===== config.mk =====
export PLATFORM = sky130hd
export DESIGN_NAME = serial_subtractor_flat
export DESIGN_NICKNAME = d
export VERILOG_FILES = /design/src/rtl/serial_subtractor_pkg.sv /design/src/rtl/serial_subtractor_if.sv /design/src/rtl/serial_subtractor_fs_bit.sv /design/src/rtl/serial_subtractor.sv /design/src/flat_wrapper.sv
export SDC_FILE = /design/constraint.sdc
export NUM_CORES = 1
export LEC_CHECK = 0
export BUFFER_PORTS_ARGS = -buffer_cell sky130_fd_sc_hd__buf_2
export CAP_MARGIN = 20
export CORE_MARGIN = 2
export CORE_UTILIZATION = 30
export CTS_BUF_LIST = sky130_fd_sc_hd__clkbuf_16
export DETAILED_ROUTE_END_ITERATION = 16
export GPL_ROUTABILITY_DRIVEN = 0
export GPL_TIMING_DRIVEN = 0
export SYNTH_ARGS = -nofsm -noshare
export SYNTH_HDL_FRONTEND = slang
export SYNTH_HIERARCHICAL = 1
export SYNTH_SLANG_ARGS = --single-unit

===== constraint.sdc =====
create_clock -name clk -period 3.4 [get_ports clk]
set_clock_uncertainty 0.05 [all_clocks]
set_input_delay 0.34 -clock clk [delete_from_list [all_inputs] [get_ports clk]]
set_output_delay 0.34 -clock clk [all_outputs]
set_load 0.1 [all_outputs]

===== src/rtl/serial_subtractor_pkg.sv =====
// Shared types and defaults for the bit-serial subtractor.
// The FSM state encoding is fixed so it stays stable across tools and waveform viewers.
package serial_subtractor_pkg;

    localparam int DEFAULT_WIDTH = 8;

    typedef enum logic [1:0] {
        ST_IDLE  = 2'd0,
        ST_SHIFT = 2'd1,
        ST_DONE  = 2'd2
    } state_e;

endpackage : serial_subtractor_pkg


===== src/rtl/serial_subtractor_if.sv =====
// Start/done handshake bundle between a controller (master) and the serial subtractor (slave).
// SERIAL_SUB_BIN_EN adds the borrow-in input used when chaining wider subtractions.
interface serial_subtractor_if #(
    parameter int WIDTH = serial_subtractor_pkg::DEFAULT_WIDTH
);
    logic             start;
    logic [WIDTH-1:0] a;
    logic [WIDTH-1:0] b;
    logic             busy;
    logic             done;
    logic [WIDTH-1:0] diff;
    logic             borrow_out;
`ifdef SERIAL_SUB_BIN_EN
    logic             bin;

    modport master (output start, a, b, bin, input busy, done, diff, borrow_out);
    modport slave  (input start, a, b, bin, output busy, done, diff, borrow_out);
`else
    modport master (output start, a, b, input busy, done, diff, borrow_out);
    modport slave  (input start, a, b, output busy, done, diff, borrow_out);
`endif
endinterface : serial_subtractor_if


===== src/rtl/serial_subtractor_fs_bit.sv =====
// Combinational full-subtractor cell: d = a ^ b ^ bin, with the matching borrow out.
// Uses the same two-XOR structure as the adder bit cell.
module fs_bit (
    input  logic a,
    input  logic b,
    input  logic bin,
    output logic d,
    output logic bout
);
    logic axb;

    xor u_xor_ab  (axb, a, b);
    xor u_xor_bin (d, axb, bin);

    // Borrow when a<b at this bit, or when a==b and a borrow is still pending.
    assign bout = (~a & b) | (~axb & bin);
endmodule : fs_bit


===== src/rtl/serial_subtractor.sv =====
// Bit-serial a - b, LSB first, one bit per clock with a one-bit borrow register.
// Defining SERIAL_SUB_BIN_EN adds bus.bin as the initial borrow (computes a - b - bin).
module serial_subtractor
    import serial_subtractor_pkg::*;
#(
    parameter int WIDTH = DEFAULT_WIDTH
) (
    input  logic              clk,
    input  logic              rst,
    serial_subtractor_if.slave bus
);
    localparam int CW = (WIDTH > 1) ? $clog2(WIDTH) : 1;
    localparam logic [CW-1:0] LAST_CNT = CW'(WIDTH - 1);

    state_e           state_q, state_d;
    logic [WIDTH-1:0] a_sr_q, a_sr_d;
    logic [WIDTH-1:0] b_sr_q, b_sr_d;
    logic [WIDTH-1:0] res_q, res_d;
    logic [WIDTH-1:0] diff_q, diff_d;
    logic [CW-1:0]    cnt_q, cnt_d;
    logic             br_q, br_d;
    logic             borrow_q, borrow_d;
    logic             busy_q, busy_d;
    logic             done_q, done_d;

    logic             cell_d;
    logic             cell_bout;
    logic             init_borrow;
    logic [WIDTH-1:0] res_shifted;

`ifdef SERIAL_SUB_BIN_EN
    assign init_borrow = bus.bin;
`else
    assign init_borrow = 1'b0;
`endif

    fs_bit u_fs_bit (
        .a    (a_sr_q[0]),
        .b    (b_sr_q[0]),
        .bin  (br_q),
        .d    (cell_d),
        .bout (cell_bout)
    );

    // New bits enter from the MSB so after WIDTH shifts bit 0 lands at index 0.
    assign res_shifted = {cell_d, res_q[WIDTH-1:1]};

    always_comb begin
        state_d  = state_q;
        a_sr_d   = a_sr_q;
        b_sr_d   = b_sr_q;
        res_d    = res_q;
        diff_d   = diff_q;
        cnt_d    = cnt_q;
        br_d     = br_q;
        borrow_d = borrow_q;
        busy_d   = busy_q;
        done_d   = 1'b0;

        case (state_q)
            ST_SHIFT: begin
                a_sr_d = a_sr_q >> 1;
                b_sr_d = b_sr_q >> 1;
                res_d  = res_shifted;
                br_d   = cell_bout;
                if (cnt_q == LAST_CNT) begin
                    diff_d   = res_shifted;
                    borrow_d = cell_bout;
                    busy_d   = 1'b0;
                    done_d   = 1'b1;
                    state_d  = ST_DONE;
                end else begin
                    cnt_d = cnt_q + 1'b1;
                end
            end
            default: begin
                // IDLE and DONE both accept a new request; DONE otherwise falls back to IDLE.
                busy_d  = 1'b0;
                state_d = ST_IDLE;
                if (bus.start) begin
                    a_sr_d  = bus.a;
                    b_sr_d  = bus.b;
                    res_d   = '0;
                    cnt_d   = '0;
                    br_d    = init_borrow;
                    busy_d  = 1'b1;
                    state_d = ST_SHIFT;
                end
            end
        endcase
    end

    always_ff @(posedge clk or posedge rst) begin
        if (rst) begin
            state_q  <= ST_IDLE;
            a_sr_q   <= '0;
            b_sr_q   <= '0;
            res_q    <= '0;
            diff_q   <= '0;
            cnt_q    <= '0;
            br_q     <= 1'b0;
            borrow_q <= 1'b0;
            busy_q   <= 1'b0;
            done_q   <= 1'b0;
        end else begin
            state_q  <= state_d;
            a_sr_q   <= a_sr_d;
            b_sr_q   <= b_sr_d;
            res_q    <= res_d;
            diff_q   <= diff_d;
            cnt_q    <= cnt_d;
            br_q     <= br_d;
            borrow_q <= borrow_d;
            busy_q   <= busy_d;
            done_q   <= done_d;
        end
    end

    assign bus.busy       = busy_q;
    assign bus.done       = done_q;
    assign bus.diff       = diff_q;
    assign bus.borrow_out = borrow_q;

endmodule : serial_subtractor


===== src/flat_wrapper.sv =====
// flat-port wrapper written by rule: the top's interface ports become plain ports
module serial_subtractor_flat import serial_subtractor_pkg::*;
#(
    parameter int WIDTH = DEFAULT_WIDTH
)
  (clk, rst, bus_start, bus_a, bus_b, bus_busy, bus_done, bus_diff, bus_borrow_out);
  serial_subtractor_if #(.WIDTH(WIDTH)) bus_i ();
  input  logic clk;
  input  logic rst;
  input wire logic [$bits(bus_i.start)-1:0] bus_start;
  input wire logic [$bits(bus_i.a)-1:0] bus_a;
  input wire logic [$bits(bus_i.b)-1:0] bus_b;
  output wire logic [$bits(bus_i.busy)-1:0] bus_busy;
  output wire logic [$bits(bus_i.done)-1:0] bus_done;
  output wire logic [$bits(bus_i.diff)-1:0] bus_diff;
  output wire logic [$bits(bus_i.borrow_out)-1:0] bus_borrow_out;
  assign bus_i.start = bus_start;
  assign bus_i.a = bus_a;
  assign bus_i.b = bus_b;
  assign bus_busy = bus_i.busy;
  assign bus_done = bus_i.done;
  assign bus_diff = bus_i.diff;
  assign bus_borrow_out = bus_i.borrow_out;
  serial_subtractor #(.WIDTH(WIDTH)) u_core (.clk(clk), .rst(rst), .bus(bus_i));
endmodule

==> run_results.csv, run 1 <==
group,metric,value,unit
pwr,pwr-share-comb,0.448,
clock_network,clk_pin_slew_worst_paths,0.06,ns
pwr,power_switching,0.941,mW
critical_path,cp_cell_sequence,"ha_1, ha_1, nand3b_4, buf_6, mux2_4",
grt,grt_pass1_wl,5420,um
synthesis,yosys.area.top_type,"dfrtp_1",
grt,gr-total-overflow,0,
synthesis,syn_area_per_cell,12.0,um^2
critical_path,critical_path_class,"register to register",
synthesis,ys_seq_area_frac,0.555,
synthesis,ys_top_cells_by_count,"dfrtp_1 (39), nand2_1 (22), o21ai_0 (20)",
detailed_routing,firstDrtPassIters,4,
layout,register_area,976,um^2
place,dp_hpwl,2090,um
detailed_routing,drc,0,
pwr,power.share.switching,0.436,
floorplanning,ios,30,
sta,fmax,0.622,GHz
min_path,hp-class,"input pin to asynchronous set/reset pin",
clock_network,root_buffer,"clkbuf_16",
pwr,p_leak,1.10,nW
sta,fin_crit_sh,0.473,
clock_network,cts-buffers-inserted,5,
sta,rsz0062_at_grt,"false",
critical_path,endpoint_kind,"register",
floorplanning,die_y,80.6,um
clock_network,cts_tree,"yes",
clock_network,htree_num_levels,2,
layout,multiInputGateArea,687,um^2
layout,n_antenna_cell,0,
pwr,power,2.16,mW
detailed_routing,num_vias,1129,
detailed_routing,vias_per_cell,4.43,
pwr,clock_power_share,0.203,
layout,nFillCells,566,
detailed_routing,wl_per_cell,12.2,um
sta,drv_slew,0,
layout,utilization,0.382,
clock_network,ctsLongestPathBuffers,2,
clock_network,post_cts_buffers,0,
layout,area_growth,21.1,%
run,maxCapViolCount,0,
synthesis,ys_ff_latch,39,
floorplanning,die_w,80.6,um
pwr,irDropWorstVdd,558,uV
synthesis,synth_edf_count,0,
clock_network,ctsResizeCount,0,
synthesis,synth_area_leaders,"dfrtp_1 (56%), mux2i_1 (9.7%), mux2_4 (7.7%)",
grt,grt_pass1_vias,1104,
floorplanning,coreArea,5570,um^2
sta,worst_hold_slack,0.165,ns
grt,grt_max_degree,40,
synthesis,ys.flop_type,"dfrtp_1",
pwr,p_per_area,1020,nW/um^2
grt,grt_util_all_layers,0.110,
critical_path,crit_path_frequent_cell,"ha_1",
critical_path,start_kind,"register",
sta,setup_violations,0,
clock_network,postCtsHoldBufs,0,
layout,design_area,2130,um^2
clock_network,clock_sinks,39,
synthesis,yosys_warnings,6,
sta,tightest_slew,0.802,ns
synthesis,synth_nets,169,
synthesis,synth.top_cell.area_share,0.555,
sta,hold_violations,0,
synthesis,synthCells,147,
synthesis,synth.distinct_cells,23,
layout,nets,204,
critical_path,required,3.51,ns
sta,setup_tns,0,ns
detailed_routing,drt_wl_total,3110,um
pwr,seqPwrFrac,0.349,
floorplanning,start_util,0.315,
floorplanning,core.rowCount,27,
status,outcome,"finished clean",
clock_network,clk_latency,0.27,ns
synthesis,synthesis.area,1760,um^2
layout,layout-drive-gt1-share,0.317,
pwr,cellInternalPower,1.22,mW
grt,antenna_found_initial,0,
detailed_routing,antenna_left,0,
detailed_routing,drt_iter0_markers,116,
sta,relSlewSlack,0.464,
floorplanning,dieArea,6490,um^2
synthesis,yosysMostFrequentCell,"dfrtp_1",
critical_path,worst_path_largest_cell_delay,0.40,ns
sta,layout_min_cycle_time,1.61,ns
critical_path,slowest_stage,"dfrtp_1",
critical_path,crit_fanout,10,
place,port_buffers,28,
critical_path,arrival,1.72,ns
synthesis,async_reset_ff_frac,1.00,
place,place_area,1990,um^2
[worst max-delay path, delay by kind of cell (launching register included)]
| family | cells | cell delay [ns] |
|---|---|---|
| adders and majority gates | 2 | 0.45 |
| DFF | 1 | 0.40 |
| muxes | 1 | 0.31 |
| buffers and inverters | 1 | 0.17 |
| and+or+nand+nor | 1 | 0.11 |
[per-stage QoR]
stage | worst slack, ns | std cells
2_1_floorplan | 1.52 | 147
3_3_place_gp | 1.57 | 247
3_5_place_dp | 1.81 | 247
4_1_cts | 1.78 | 255
5_1_grt | 1.71 | 255
6_report | 1.79 | 255
[sequential cells by signal, indices dropped and copies added, names as in the netlist]
| name | count |
|---|---|
| u_core/a_sr_q | 8 |
| u_core/b_sr_q | 8 |
| u_core/br_q | 1 |
| u_core/bus.borrow_out | 1 |
| u_core/bus.diff | 8 |
| u_core/bus.done | 1 |
| u_core/cnt_q | 3 |
| u_core/res_q | 7 |
| u_core/state_q | 2 |
[cell families after synthesis]
group           share of synthesized area
compound gates                     0.0754
fa+ha+maj                          0.0256
buf+inv                            0.0541
flops                               0.555
mux                                 0.180
simple gates                        0.110
[layout make-up]
| cell class | count | share of cell area |
|---|---|---|
| inverter | 7 | 0.0123 |
| tap | 72 | 0.0423 |
| clock buffer | 5 | 0.0588 |
| sequential | 39 | 0.459 |
| multi-input combinational | 92 | 0.323 |
| buffer | 9 | 0.0323 |
| timing repair buffer | 28 | 0.0658 |
| clock inverter | 3 | 0.00705 |
[per-layer routing]
layer | wire length [um] | track usage | up-vias
met5 | 0 | 0 | -
met4 | 38 | 0.0458 | 0
met3 | 156 | 0.0337 | 5
met2 | 1390 | 0.164 | 24
met1 | 1520 | 0.148 | 538
li1 | - | - | 562
[cells in the final DEF (no fill, tap or decap), types with 2 or more instances in the layout]
master	Yosys	routed
buf_2	1	29
buf_4	4	4
buf_6	2	2
clkbuf_16	0	5
clkinv_2	0	3
dfrtp_1	39	39
ha_1	2	2
inv_1	7	6
mux2_4	9	9
mux2i_1	17	17
nand2_1	22	22
nand2b_1	8	8
nor2_1	3	3
o21ai_0	20	20
o21ai_1	3	3
[power groups by stage]
stage | clock network [mW] | registers (mW) | logic, mW
finish | 0.439 | 0.754 | 0.968
global route | 0.477 | 0.776 | 1.05
CTS | 0.451 | 0.756 | 0.978
detailed placement | 0 | 0.760 | 0.975
global placement | 0 | 0.758 | 0.962
floorplan | 0 | 1.12 | 0.433
[worst paths after layout]
check,start,to,slack [ns],cells past startpoint
max,u_core/cnt_q[0],u_core/bus.diff[4],1.79,5
min,rst,u_core/b_sr_q[7],0.16,2
max reg2reg,u_core/cnt_q[0],u_core/bus.diff[4],1.79,5
min reg2reg,u_core/a_sr_q[4],u_core/a_sr_q[3],0.43,2
max in group asynchronous,rst,u_core/bus.diff[4],2.62,2
min in group clk,bus_b[7],u_core/b_sr_q[7],0.26,3
(Power assumes the default switching activity.)
==> run 2, diff against run 1 <==
Clock period 3.4 ns to 1.3 ns, I/O delays scaled along.
==> run_results.csv, run 2 (synthesis gave the netlist of run 1 again) <==
group,metric,value,unit
status,outcome,"finished with violations",
status,violations,"hold timing, setup timing",
sta,hold_violations,39,
detailed_routing,wl_per_cell,12.5,um
floorplanning,start_util,0.315,
layout,layout_common_cells,"dfrtp_1 (38), buf_2 (29), nand2_1 (22), mux2i_1 (17), o21ai_0 (14)",
floorplanning,die_y,80.6,um
critical_path,slowest_stage,"dfrtp_1",
clock_network,ctsLongestPathBuffers,2,
clock_network,htree_num_levels,2,
run,maxCapViolCount,0,
sta,drv_slew,0,
floorplanning,coreArea,5570,um^2
sta,tightest_slew,0.785,ns
clock_network,cts_tree,"yes",
sta,relSlewSlack,0.476,
critical_path,start_kind,"register",
sta,rsz0062_at_grt,"true",
layout,layout-drive-gt1-share,0.370,
layout,utilization,0.411,
critical_path,critical_path_class,"register to register",
grt,grt_pass1_wl,5640,um
detailed_routing,drc,0,
detailed_routing,num_vias,1158,
grt,grt_util_all_layers,0.116,
clock_network,clock_sinks,39,
sta,layout_min_cycle_time,1.46,ns
place,port_buffers,28,
detailed_routing,drt_iter0_markers,51,
floorplanning,ios,30,
floorplanning,core.rowCount,27,
layout,nFillCells,537,
layout,nets,210,
place,post-place-ws,-0.182,ns
pwr,p_per_area,2780,nW/um^2
critical_path,path_buf_inv,1,
detailed_routing,drt_wl_total,3250,um
grt,antenna_found_initial,0,
floorplanning,dieArea,6490,um^2
pwr,irDropWorstVdd,1540,uV
layout,area_growth,30.5,%
sta,fin_crit_sh,1.12,
min_path,hp-class,"input pin to asynchronous set/reset pin",
floorplanning,die_w,80.6,um
place,placedCellCount,247,
detailed_routing,antenna_left,0,
place,dp_hpwl,2150,um
critical_path,required,1.41,ns
sta,final.setup.worst_slack,-0.156,ns
critical_path,crit_fanout,10,
layout,layoutNonFillerInstCount,261,
sta,fmax,0.687,GHz
layout,layout_commonest_cell,"dfrtp_1",
critical_path,crit_family,"flip-flops",
layout,n_antenna_cell,0,
grt,grt_max_degree,40,
clock_network,root_buffer,"clkbuf_16",
clock_network,clk_latency,0.28,ns
clock_network,clk_pin_slew_worst_paths,0.06,ns
sta,worst_hold_slack,-0.0539,ns
place,place_area,2010,um^2
critical_path,arrival,1.57,ns
clock_network,cts-buffers-inserted,5,
detailed_routing,vias_per_cell,4.44,
critical_path,worst_path_largest_cell_delay,0.38,ns
critical_path,endpoint_kind,"register",
detailed_routing,firstDrtPassIters,7,
sta,setup_violations,12,
grt,grt_pass1_vias,1192,
grt,gr-total-overflow,0,
layout,design_area,2290,um^2
critical_path,cp_cell_sequence,"ha_2, ha_4, nand3b_4, buf_12, mux2_4",
pwr,p_leak,1.17,nW
run 2: final cells by class:
class                   count  area, um^2  area share
plain buffers               9        90.1      0.0393
clock buffers               5         125      0.0546
clock inverters             3        67.6      0.0295
inverters                   7        26.3      0.0115
multi-input cells          92         713       0.311
flip-flops and latches     39         980       0.427
well taps                  72        90.1      0.0393
repair buffers             34         201      0.0878
run 2: path summary, 6_finish.rpt:
kind	startpoint	endpoint	slack, ns	depth (start not counted)
setup / recovery	u_core/cnt_q[1]	u_core/bus.diff[7]	-0.16	5
hold / removal	rst	u_core/b_sr_q[7]	-0.05	2
setup reg to reg	u_core/cnt_q[1]	u_core/bus.diff[7]	-0.16	5
hold reg to reg	u_core/b_sr_q[4]	u_core/b_sr_q[3]	0.43	2
max in group asynchronous	rst	u_core/state_q[0]	0.66	2
min in group clk	bus_a[7]	u_core/a_sr_q[7]	0.05	3
run 2: worst reg2reg max path, delay by kind of cell, from the launching register on:
kind	cells	cell delay [ns]
DFF	1	0.38
adders and majority gates	2	0.37
muxes	1	0.30
buffers and inverters	1	0.15
and+or+nand+nor	1	0.10
run 2: metal layers:
| metal | GRT usage | up-vias | part of all wire |
|---|---|---|---|
| met1 | 0.152 | 546 | 0.47 |
| met2 | 0.182 | 27 | 0.47 |
| met3 | 0.0303 | 7 | 0.050 |
| met4 | 0.0458 | 0 | 0.015 |
| li1 | - | 578 | - |
| met5 | 0 | - | 0 |
run 2: metrics by stage:
step	TNS [ns]	power, mW
detailed placement	-1.74	4.61
global placement	-14.82	4.55
floorplan	-2.55	4.12
finish	-1.50	6.37
CTS	-1.54	6.35
global route	-2.10	6.78
run 2: where the power goes:
| group | internal [mW] | switching (mW) | leakage, nW |
|---|---|---|---|
| Clock | 1.10 | 0.469 | 0.0900 |
| Sequential | 1.69 | 0.287 | 0.502 |
| Combinational | 1.01 | 1.81 | 0.576 |
| Total | 3.80 | 2.57 | 1.17 |
run 2: repair_timing:
action                                  in CTS  in global routing
endpoints found under the setup margin      21                 34
pin swaps                                    1                  1
endpoints found under the hold margin       39                  0
gates resized for setup                      4                 12
buffers inserted                             5                  1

*Task prompt:* Scan the material above for the word "when", and copy each line where it appears.

*Solution to this exercise:*
// SERIAL_SUB_BIN_EN adds the borrow-in input used when chaining wider subtractions.
    // Borrow when a<b at this bit, or when a==b and a borrow is still pending.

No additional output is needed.